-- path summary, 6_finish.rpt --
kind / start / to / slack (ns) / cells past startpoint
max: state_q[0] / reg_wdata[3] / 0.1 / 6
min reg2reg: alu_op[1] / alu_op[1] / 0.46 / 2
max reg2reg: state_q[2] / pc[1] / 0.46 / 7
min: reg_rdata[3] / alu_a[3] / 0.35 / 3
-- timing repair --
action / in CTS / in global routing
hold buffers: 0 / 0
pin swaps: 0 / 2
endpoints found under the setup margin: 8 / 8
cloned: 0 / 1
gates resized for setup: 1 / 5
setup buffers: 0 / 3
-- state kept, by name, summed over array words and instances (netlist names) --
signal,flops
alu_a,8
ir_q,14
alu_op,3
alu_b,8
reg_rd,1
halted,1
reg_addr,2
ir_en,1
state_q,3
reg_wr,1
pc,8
--- config.mk ---
export PLATFORM = sky130hd
export DESIGN_NAME = traffic_phase_sequencer
export DESIGN_NICKNAME = d
export VERILOG_FILES = /design/src/rtl/traffic_phase_sequencer.sv
export SDC_FILE = /design/constraint.sdc
export NUM_CORES = 1
export LEC_CHECK = 0
export ABC_AREA = 1
export BUFFER_PORTS_ARGS = -buffer_cell sky130_fd_sc_hd__buf_4
export CORE_ASPECT_RATIO = 1.4
export CORE_UTILIZATION = 40
export CTS_CLUSTER_SIZE = 8
export DETAILED_ROUTE_END_ITERATION = 12
export MAX_ROUTING_LAYER = met4
export PLACE_DENSITY = 0.59
export SYNTH_ARGS = -nofsm -noshare
export SYNTH_HDL_FRONTEND = slang
export SYNTH_SLANG_ARGS = --single-unit
--- constraint.sdc ---
create_clock -name Clock -period 2.2 [get_ports Clock]
set_input_delay 0.11 -clock Clock [delete_from_list [all_inputs] [get_ports Clock]]
set_output_delay 0.11 -clock Clock [all_outputs]
set_load 0.05 [all_outputs]
<file path="src/rtl/wb_timer_if.sv">
`default_nettype none
// ============================================================================
//  Module      : wb_timer_if
//  Description : Wishbone B4 classic bus bundle for the wb_timer slave.
//                master modport drives cyc/stb/we/adr/sel/dat_i and samples
//                dat_o/ack_o; slave modport is the mirror image.
//  Revision    : 1.0 - initial release
// ============================================================================
interface wb_timer_if #(
  parameter int ADR_WIDTH = 5
);
  logic                 cyc_i;
  logic                 stb_i;
  logic                 we_i;
  logic [ADR_WIDTH-1:0] adr_i;
  logic [3:0]           sel_i;
  logic [31:0]          dat_i;
  logic [31:0]          dat_o;
  logic                 ack_o;

  modport master (
    output cyc_i, stb_i, we_i, adr_i, sel_i, dat_i,
    input  dat_o, ack_o
  );

  modport slave (
    input  cyc_i, stb_i, we_i, adr_i, sel_i, dat_i,
    output dat_o, ack_o
  );
endinterface
`default_nettype wire

</file>
<file path="src/rtl/wb_timer.sv">
`default_nettype none
// ============================================================================
//  Module      : wb_timer
//  Description : Wishbone B4 classic slave holding a RISC-V style machine
//                timer (64-bit mtime, 64-bit mtimecmp, prescaler) and driving
//                the cpu machine timer interrupt as a registered level.
//  Ports       : clk_i             - clock
//                rst_ni            - asynchronous active-low reset
//                bus               - Wishbone slave (cyc/stb/we/adr/sel/dat)
//                timer_interrupt_o - level, high while mtime >= mtimecmp
//  Register map: 0x00 MTIME_LO, 0x04 MTIME_HI (shadow latched by LO read),
//                0x08 MTIMECMP_LO, 0x0C MTIMECMP_HI, 0x10 CTRL (bit0 EN),
//                0x14 PRESCALE; other offsets read 0, writes ignored.
//  Revision    : 1.0 - initial release
// ============================================================================
module wb_timer #(
  parameter int          ADR_WIDTH      = 5,
  parameter logic [31:0] PRESCALE_RESET = 32'h0
) (
  input  wire logic     clk_i,
  input  wire logic     rst_ni,
  wb_timer_if.slave     bus,
  output logic          timer_interrupt_o
);

  localparam int WW = ADR_WIDTH - 2;
  localparam logic [WW-1:0] c_OFF_MTIME_LO    = WW'(0);
  localparam logic [WW-1:0] c_OFF_MTIME_HI    = WW'(1);
  localparam logic [WW-1:0] c_OFF_MTIMECMP_LO = WW'(2);
  localparam logic [WW-1:0] c_OFF_MTIMECMP_HI = WW'(3);
  localparam logic [WW-1:0] c_OFF_CTRL        = WW'(4);
  localparam logic [WW-1:0] c_OFF_PRESCALE    = WW'(5);

  logic [63:0] r_mtime;
  logic [63:0] r_mtimecmp;
  logic        r_en;
  logic [31:0] r_prescale;
  logic [31:0] r_cnt;
  logic [31:0] r_shadow;
  logic        r_ack;
  logic [31:0] r_dat;

  logic [WW-1:0] w_word;
  logic          w_req;
  logic          w_wr;
  logic          w_rd;
  logic          w_tick;
  logic [31:0]   w_rdata;
  logic          w_unused;

  // Byte-lane merge: only lanes with sel set take the new data.
  function automatic logic [31:0] f_merge(input logic [31:0] old_v,
                                          input logic [31:0] new_v,
                                          input logic [3:0]  sel);
    logic [31:0] res;
    res = old_v;
    for (int i = 0; i < 4; i++) begin
      if (sel[i]) res[8*i +: 8] = new_v[8*i +: 8];
    end
    return res;
  endfunction

  assign w_word   = bus.adr_i[ADR_WIDTH-1:2];
  assign w_unused = ^bus.adr_i[1:0];

  // ~r_ack keeps a strobe held through the ack cycle from being acked twice.
  assign w_req  = bus.cyc_i & bus.stb_i & ~r_ack;
  assign w_wr   = w_req & bus.we_i;
  assign w_rd   = w_req & ~bus.we_i;
  assign w_tick = r_en && (r_cnt == r_prescale);

  always_comb begin
    w_rdata = 32'h0;
    case (w_word)
      c_OFF_MTIME_LO:    w_rdata = r_mtime[31:0];
      c_OFF_MTIME_HI:    w_rdata = r_shadow;
      c_OFF_MTIMECMP_LO: w_rdata = r_mtimecmp[31:0];
      c_OFF_MTIMECMP_HI: w_rdata = r_mtimecmp[63:32];
      c_OFF_CTRL:        w_rdata = {31'h0, r_en};
      c_OFF_PRESCALE:    w_rdata = r_prescale;
      default:           w_rdata = 32'h0;
    endcase
  end

  always_ff @(posedge clk_i or negedge rst_ni) begin
    if (!rst_ni) begin
      r_mtime           <= 64'h0;
      r_mtimecmp        <= 64'hFFFF_FFFF_FFFF_FFFF;
      r_en              <= 1'b1;
      r_prescale        <= PRESCALE_RESET;
      r_cnt             <= 32'h0;
      r_shadow          <= 32'h0;
      r_ack             <= 1'b0;
      r_dat             <= 32'h0;
      timer_interrupt_o <= 1'b0;
    end else begin
      r_ack             <= w_req;
      r_dat             <= w_rd ? w_rdata : 32'h0;
      timer_interrupt_o <= (r_mtime >= r_mtimecmp);

      // Prescaler: a PRESCALE write restarts the count from zero.
      if (w_wr && (w_word == c_OFF_PRESCALE)) begin
        r_prescale <= f_merge(r_prescale, bus.dat_i, bus.sel_i);
        r_cnt      <= 32'h0;
      end else if (r_en) begin
        r_cnt <= w_tick ? 32'h0 : r_cnt + 32'h1;
      end

      // A bus write to either half suppresses the tick for the full 64 bits,
      // so no carry leaks into the half that was not written.
      if (w_wr && (w_word == c_OFF_MTIME_LO || w_word == c_OFF_MTIME_HI)) begin
        if (w_word == c_OFF_MTIME_LO)
          r_mtime[31:0]  <= f_merge(r_mtime[31:0], bus.dat_i, bus.sel_i);
        else
          r_mtime[63:32] <= f_merge(r_mtime[63:32], bus.dat_i, bus.sel_i);
      end else if (w_tick) begin
        r_mtime <= r_mtime + 64'h1;
      end

      if (w_wr && (w_word == c_OFF_MTIMECMP_LO))
        r_mtimecmp[31:0] <= f_merge(r_mtimecmp[31:0], bus.dat_i, bus.sel_i);
      if (w_wr && (w_word == c_OFF_MTIMECMP_HI))
        r_mtimecmp[63:32] <= f_merge(r_mtimecmp[63:32], bus.dat_i, bus.sel_i);

      if (w_wr && (w_word == c_OFF_CTRL) && bus.sel_i[0])
        r_en <= bus.dat_i[0];

      // Latching the upper half on a LO read makes a LO-then-HI read tear-free.
      if (w_rd && (w_word == c_OFF_MTIME_LO))
        r_shadow <= r_mtime[63:32];
    end
  end

  assign bus.ack_o = r_ack;
  assign bus.dat_o = r_dat;

endmodule
`default_nettype wire

</file>
<file path="src/flat_wrapper.sv">
// flat-port wrapper written by rule: the top's interface ports become plain ports
module wb_timer_flat 
#(
  parameter int          ADR_WIDTH      = 5,
  parameter logic [31:0] PRESCALE_RESET = 32'h0
)
  (clk_i, rst_ni, timer_interrupt_o, bus_cyc_i, bus_stb_i, bus_we_i, bus_adr_i, bus_sel_i, bus_dat_i, bus_dat_o, bus_ack_o);
  wb_timer_if #(.ADR_WIDTH(ADR_WIDTH)) bus_i ();
  input  wire logic clk_i;
  input  wire logic rst_ni;
  output logic timer_interrupt_o;
  input wire logic [$bits(bus_i.cyc_i)-1:0] bus_cyc_i;
  input wire logic [$bits(bus_i.stb_i)-1:0] bus_stb_i;
  input wire logic [$bits(bus_i.we_i)-1:0] bus_we_i;
  input wire logic [$bits(bus_i.adr_i)-1:0] bus_adr_i;
  input wire logic [$bits(bus_i.sel_i)-1:0] bus_sel_i;
  input wire logic [$bits(bus_i.dat_i)-1:0] bus_dat_i;
  output wire logic [$bits(bus_i.dat_o)-1:0] bus_dat_o;
  output wire logic [$bits(bus_i.ack_o)-1:0] bus_ack_o;
  assign bus_i.cyc_i = bus_cyc_i;
  assign bus_i.stb_i = bus_stb_i;
  assign bus_i.we_i = bus_we_i;
  assign bus_i.adr_i = bus_adr_i;
  assign bus_i.sel_i = bus_sel_i;
  assign bus_i.dat_i = bus_dat_i;
  assign bus_dat_o = bus_i.dat_o;
  assign bus_ack_o = bus_i.ack_o;
  wb_timer #(.ADR_WIDTH(ADR_WIDTH), .PRESCALE_RESET(PRESCALE_RESET)) u_core (.clk_i(clk_i), .rst_ni(rst_ni), .bus(bus_i), .timer_interrupt_o(timer_interrupt_o));
endmodule
</file>
==> config.mk <==
export PLATFORM = sky130hd
export DESIGN_NAME = ctr_cnt_seq_dec
export DESIGN_NICKNAME = d
export VERILOG_FILES = /design/src/rtl/ctr_cnt_seq_dec.sv
export SDC_FILE = /design/constraint.sdc
export NUM_CORES = 2
export LEC_CHECK = 0
export ABC_AREA = 0
export CELL_PAD_IN_SITES_DETAIL_PLACEMENT = 2
export CELL_PAD_IN_SITES_GLOBAL_PLACEMENT = 2
export CORE_AREA = 2 2 411 413
export DETAILED_ROUTE_END_ITERATION = 7
export DIE_AREA = 0 0 413 415
export MAX_ROUTING_LAYER = met4
export PLACE_DENSITY_LB_ADDON = 0.1
export SLEW_MARGIN = 10
export SYNTH_ARGS = -nofsm -noshare
export SYNTH_HDL_FRONTEND = slang
export SYNTH_SLANG_ARGS = --single-unit
==> constraint.sdc <==
create_clock -name clk -period 2.2 [get_ports clk]
set_input_delay 0.44 -clock clk [delete_from_list [all_inputs] [get_ports clk]]
set_output_delay 0.44 -clock clk [all_outputs]
set_load 0.01 [all_outputs]
[src/rtl/tap_delay_pkg.sv]
// Shared types and defaults for the tap delay scheduler and its slot chain.
package tap_delay_pkg;

    localparam int WIDTH_DEFAULT = 8;
    localparam int DEPTH_DEFAULT = 4;

    localparam logic REQ0 = 1'b0;
    localparam logic REQ1 = 1'b1;

    typedef struct packed {
        logic                     valid;
        logic [WIDTH_DEFAULT-1:0] data;
        logic                     tag;
    } slot_t;

endpackage

[src/rtl/tap_slot_chain.sv]
// Shift-down slot pipeline with one indexed write port and a registered count of live slots.
module tap_slot_chain
    import tap_delay_pkg::*;
#(
    parameter int DEPTH = DEPTH_DEFAULT,
    parameter int DW    = $clog2(DEPTH)
) (
    input  logic             clk,
    input  logic             areset,
    input  logic             wr_en,
    input  logic [DW-1:0]    wr_idx,
    input  slot_t            wr_slot,
    output slot_t            head,
    output logic [DEPTH-1:0] valids,
    output logic [DW:0]      count
);

    slot_t      slot_q [DEPTH];
    slot_t      slot_d [DEPTH];
    logic [DW:0] count_d;

    // Write wins over the shift; the arbiter guarantees the shifted-in slot was empty.
    always_comb begin
        count_d = '0;
        for (int k = 0; k < DEPTH; k++) slot_d[k] = '0;
        for (int k = 0; k < DEPTH - 1; k++) slot_d[k] = slot_q[k+1];
        for (int k = 0; k < DEPTH; k++) begin
            if (wr_en && wr_idx == DW'(k)) slot_d[k] = wr_slot;
            count_d = count_d + {{DW{1'b0}}, slot_d[k].valid};
        end
    end

    always_ff @(posedge clk or posedge areset) begin
        if (areset) begin
            for (int k = 0; k < DEPTH; k++) slot_q[k] <= '0;
            count <= '0;
        end else begin
            slot_q <= slot_d;
            count  <= count_d;
        end
    end

    assign head = slot_q[0];

    for (genvar k = 0; k < DEPTH; k++) begin : g_vld
        assign valids[k] = slot_q[k].valid;
    end

endmodule

[src/rtl/tap_delay_scheduler.sv]
// Two-requester round-robin front end that places each sample at its delay tap in a shared slot chain.
module tap_delay_scheduler
    import tap_delay_pkg::*;
#(
    parameter int WIDTH = WIDTH_DEFAULT,
    parameter int DEPTH = DEPTH_DEFAULT,
    parameter int DW    = $clog2(DEPTH)
) (
    input  logic             clk,
    input  logic             areset,
    input  logic             req0_valid,
    input  logic [WIDTH-1:0] req0_data,
    input  logic [DW-1:0]    req0_delay,
    output logic             req0_ready,
    input  logic             req1_valid,
    input  logic [WIDTH-1:0] req1_data,
    input  logic [DW-1:0]    req1_delay,
    output logic             req1_ready,
    output logic             out_valid,
    output logic [WIDTH-1:0] out_data,
    output logic             out_tag,
    output logic [DW:0]      inflight
);

    logic [DEPTH-1:0] valids;
    slot_t            head;
    slot_t            wr_slot;
    logic [DW-1:0]    wr_idx;
    logic             rr_ptr;
    logic             elig0, elig1;
    logic             gnt0, gnt1;

    // A delay d lands in slot[d], so slot[d+1] must be empty or it would shift onto the write.
    function automatic logic eligible(input logic vld, input logic [DW-1:0] dly,
                                      input logic [DEPTH-1:0] vv);
        int d;
        d = int'(dly);
        if (!vld || d > DEPTH - 1) return 1'b0;
        if (d == DEPTH - 1) return 1'b1;
        return !vv[d+1];
    endfunction

    assign elig0 = !areset && eligible(req0_valid, req0_delay, valids);
    assign elig1 = !areset && eligible(req1_valid, req1_delay, valids);

    assign gnt0 = elig0 && (!elig1 || rr_ptr == REQ0);
    assign gnt1 = elig1 && (!elig0 || rr_ptr == REQ1);

    assign req0_ready = gnt0;
    assign req1_ready = gnt1;

    always_ff @(posedge clk or posedge areset) begin
        if (areset)    rr_ptr <= REQ0;
        else if (gnt0) rr_ptr <= ~REQ0;
        else if (gnt1) rr_ptr <= ~REQ1;
    end

    always_comb begin
        wr_slot       = '0;
        wr_slot.valid = 1'b1;
        if (gnt1) begin
            wr_slot.data = req1_data;
            wr_slot.tag  = REQ1;
            wr_idx       = req1_delay;
        end else begin
            wr_slot.data = req0_data;
            wr_slot.tag  = REQ0;
            wr_idx       = req0_delay;
        end
    end

    tap_slot_chain #(
        .DEPTH(DEPTH),
        .DW   (DW)
    ) u_chain (
        .clk    (clk),
        .areset (areset),
        .wr_en  (gnt0 | gnt1),
        .wr_idx (wr_idx),
        .wr_slot(wr_slot),
        .head   (head),
        .valids (valids),
        .count  (inflight)
    );

    assign out_valid = head.valid;
    assign out_data  = head.data;
    assign out_tag   = head.tag;

endmodule

[config.mk]
export PLATFORM = sky130hd
export DESIGN_NAME = tap_delay_scheduler
export DESIGN_NICKNAME = d
export VERILOG_FILES = /design/src/rtl/tap_delay_pkg.sv /design/src/rtl/tap_slot_chain.sv /design/src/rtl/tap_delay_scheduler.sv
export SDC_FILE = /design/constraint.sdc
export NUM_CORES = 1
export LEC_CHECK = 0
export ABC_AREA = 1
export ABC_CLOCK_PERIOD_IN_PS = 2250
export BUFFER_PORTS_ARGS = -buffer_cell sky130_fd_sc_hd__buf_2
export CORE_AREA = 2 2 69 71
export CTS_BUF_LIST = sky130_fd_sc_hd__clkbuf_4
export DETAILED_ROUTE_END_ITERATION = 10
export DIE_AREA = 0 0 71 73
export PLACE_DENSITY_LB_ADDON = 0.1
export RECOVER_POWER = 25
export SETUP_SLACK_MARGIN = 0.05
export SLEW_MARGIN = 20
export SYNTH_ARGS = -nofsm -noshare
export SYNTH_HDL_FRONTEND = slang
export SYNTH_SLANG_ARGS = --single-unit
[constraint.sdc]
create_clock -name clk -period 2.25 [get_ports clk]
set_input_delay 0.225 -clock clk [delete_from_list [all_inputs] [get_ports clk]]
set_output_delay 0.225 -clock clk [all_outputs]
set_load 0.02 [all_outputs]
==> flow_summary.toml, run 1 <==
[cts]
clockBufferDepth = 2
cts_root_buf = "clkbuf_4"
htreeDepth = 2
cts_made_buffers = 5
cts_tree = "done"
hold_buffers = 0
clk_pin_slew_ps = 130
clock-sinks = 44
worstSkewPairLatency_ps = 360

[yosys]
synth_top_area_share = 0.4947
synth_warnings = 0
ys_ff_latch = 44
syn_area_um2 = 2226
syn_inst = 253
synth_area_leaders = "dfrtp_1 49%, nand2_1 16%, nand3_1 7.0%"
syn_nets = 282
avgSynthCellArea_um2 = 8.798
yosys.area.top_type = "dfrtp_1"
synth_cell_types = 22
seq_area_frac_synth = 0.4947

[critical_path]
reg2reg_from = "u_chain.head[9]"
critPathBufInv = 2
worstSetupEndpointType = "flip-flop"
worst-setup-path-type = "flip-flop to flip-flop"
cp_cell_sequence = "nand2_1, nand3_1, nand3_2, nand2_4, nor2_8, nand2_8, nand2_4, nand2_4, nand3_4, nand2_4, ha_4, inv_2, fa_2, inv_2, ha_4"
crit_required_ps = 2510
arrival_ps = 2500
path_delay_family = "simple AND/OR/NAND/NOR gates"
critPathMostFrequentCell = "nand2_4"
cp_max_fo = 6
max_stage_delay_ps = 440
r2r_end = "u_chain.count[1]"
regToRegSetupSlack_ps = 5
rr_worst_depth = 15
cp_slowest_cell = "dfrtp_2"
start_kind = "flip-flop"

[timing]
fmax_mhz = 445.4
layout_setup_ws_ps = 4.937
setup_viol = 0
tightest_slew_ps = 1048
fin_tns_setup_ps = 0
period_minus_slack_ps = 2245
slew_headroom = 0.3012
fin_crit_sh = 0.9978
rsz0062_at_grt = "true"
fin_worst_skew_ps = 10.50
finalHoldViolCount = 0
finalMaxSlewViolations = 0

[route]
top_layer_used = "met4"
route.met2.wl_mm = 2.242
drt_first_iter_violations = 88
vias_per_cell = 4.689
wirelength_mm = 4.658
wire_per_inst_um = 12.26
ant_nets = 0
wl_met1_mm = 2.169
first_pass_iters = 4
via_count = 1782
met3WireLength_um = 204
drc = 0

[place]
hpwl_mm = 3.383
placed_area_um2 = 2649
io_buffers = 38
pre_cts_slack_ps = -252.5
gp_congestion = 0.8534

[grt]
overflow = 0
antenna_found_initial = 0
grt_pass1_wl_mm = 7.686
gr-usage-all-layers = 0.1925
first_global_vias = 1620
grt_max_degree = 45

[power_and_ir_drop]
switching_share = 0.3245
seqPwrFrac = 0.446
p_int_mw = 1.358
power_density_nw_per_um2 = 677.2
pwr-share-comb = 0.304
pwr-share-clk = 0.250
p_leak_nw = 1.673
ir_worst_vdd_mv = 0.4754
p_sw_mw = 0.6524

[cells_and_area]
n_antenna_cell = 0
area_growth_pct = 33.39
layout_common_cells = "87 x nand2_1, 43 x dfrtp_1, 36 x buf_2, 33 x buf_4, 27 x nand3_1"
drive_above_1_share = 0.4264
final_cell_area_um2 = 2969
fill_cells = 376
mostFrequentLayoutCell = "nand2_1"
finalNetCount = 354

[hold_path]
worstHoldPathCells = 5
holdCritPathClass = "input pin to flip-flop"
min_to = "u_chain.slot_q[4]"
worstHoldStart = "req1_data[3]"

[floorplan]
initial_core_util = 0.4908
io_pins = 39
die_h_um = 73
row_count = 25
chipWidth_um = 71
dieArea_um2 = 5183
coreArea_um2 = 4536

[flow_run]
cap_violations = 0

[run_status]
status = "complete, no violations"
## layout make-up
type / instances / area [um^2] / share of cell area
multi-input cells: 164 / 1044 / 0.3515
repair buffers: 79 / 548.0 / 0.1846
clock buffers: 5 / 37.54 / 0.01264
inverters: 31 / 123.9 / 0.04172
well taps: 54 / 67.56 / 0.02276
clock inverters: 3 / 46.29 / 0.01559
flip-flops and latches: 44 / 1102 / 0.3713
## cells in the mapped netlist
cell type and count:
nand3_2 3, nand2_4 4, nand4_1 3, inv_4 1
buf_4 10, nand3_4 3, nand3_1 31, inv_1 26
nand2_2 4, o21ai_0 2, dfrtp_1 44, nor2_4 1
ha_1 4, nand2_8 1, fa_1 1, inv_2 4
nor2_8 2, nand2_1 95, buf_2 1, nor2_1 2
buf_6 3, nor2_2 8
## worst max-delay path by stage
stage	start	endpoint	slack, ps	depth (start not counted)
final	u_chain.head[9]	u_chain.count[1]	5	15
after global routing	u_chain.head[9]	u_chain.count[1]	-110	15
after CTS	u_chain.head[9]	u_chain.count[1]	20	15
after detailed placement	req0_delay[0]	u_chain.count[1]	-250	17
after global placement	req0_delay[0]	u_chain.count[1]	-190	17
after floorplan	u_chain.head[9]	u_chain.count[1]	-160	16
## cell families after synthesis
| family | synth area share |
|---|---|
| AOI/OAI and AO/OA | 0.004497 |
| adders and majority gates | 0.03148 |
| buffers and inverters | 0.1045 |
| and+or+nand+nor | 0.3648 |
| DFF | 0.4947 |
## per-layer routing
metal	GRT usage	vias to the layer above
li1	-	913
met1	0.2663	827
met2	0.3084	38
met3	0.04006	4
met4	0.05660	0
met5	0	-
## per-stage QoR
step | power (mW) | instances | util | hold slack [ps]
detailed placement | 1.447 | 358 | 0.5840 | 430.9
global placement | 1.439 | 358 | 0.5840 | 423.9
global route | 2.122 | 380 | 0.6546 | 272.5
CTS | 1.995 | 373 | 0.6284 | 162.2
floorplan | 1.285 | 253 | - | 375.3
finish | 2.011 | 380 | 0.6546 | 275.2
## repair_timing
item                                    CTS  global route
gates resized for setup                  16            18
endpoints found under the setup margin    4             4
pin swaps                                17            13
buffers inserted                          7             7
## power by group through the flow
stage               clock network [mW]  logic, mW  registers (mW)
finish                           0.502      0.612           0.896
global route                     0.548      0.669           0.905
CTS                              0.522      0.576           0.896
detailed placement                   0      0.535           0.912
global placement                     0      0.528           0.911
floorplan                            0      0.353           0.932
## tightest hold or removal path, delay by kind of cell
| family | cells | cell delay, ps |
|---|---|---|
| buffers and inverters | 2 | 190 |
| AND/OR/NAND/NOR | 3 | 200 |
## sequential cells by signal, indices dropped and copies added (netlist names)
register	cells
u_chain.slot_q	27
u_chain.head	10
u_chain.count	3
u_chain.valids	3
rr_ptr	1
No activity file was read; power rests on OpenSTA's default activity.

Exercise: Bring together all lines from the listing that contain the word "inverters".

Solution for this problem:
inverters: 31 / 123.9 / 0.04172
clock inverters: 3 / 46.29 / 0.01559
| buffers and inverters | 0.1045 |
| buffers and inverters | 2 | 190 |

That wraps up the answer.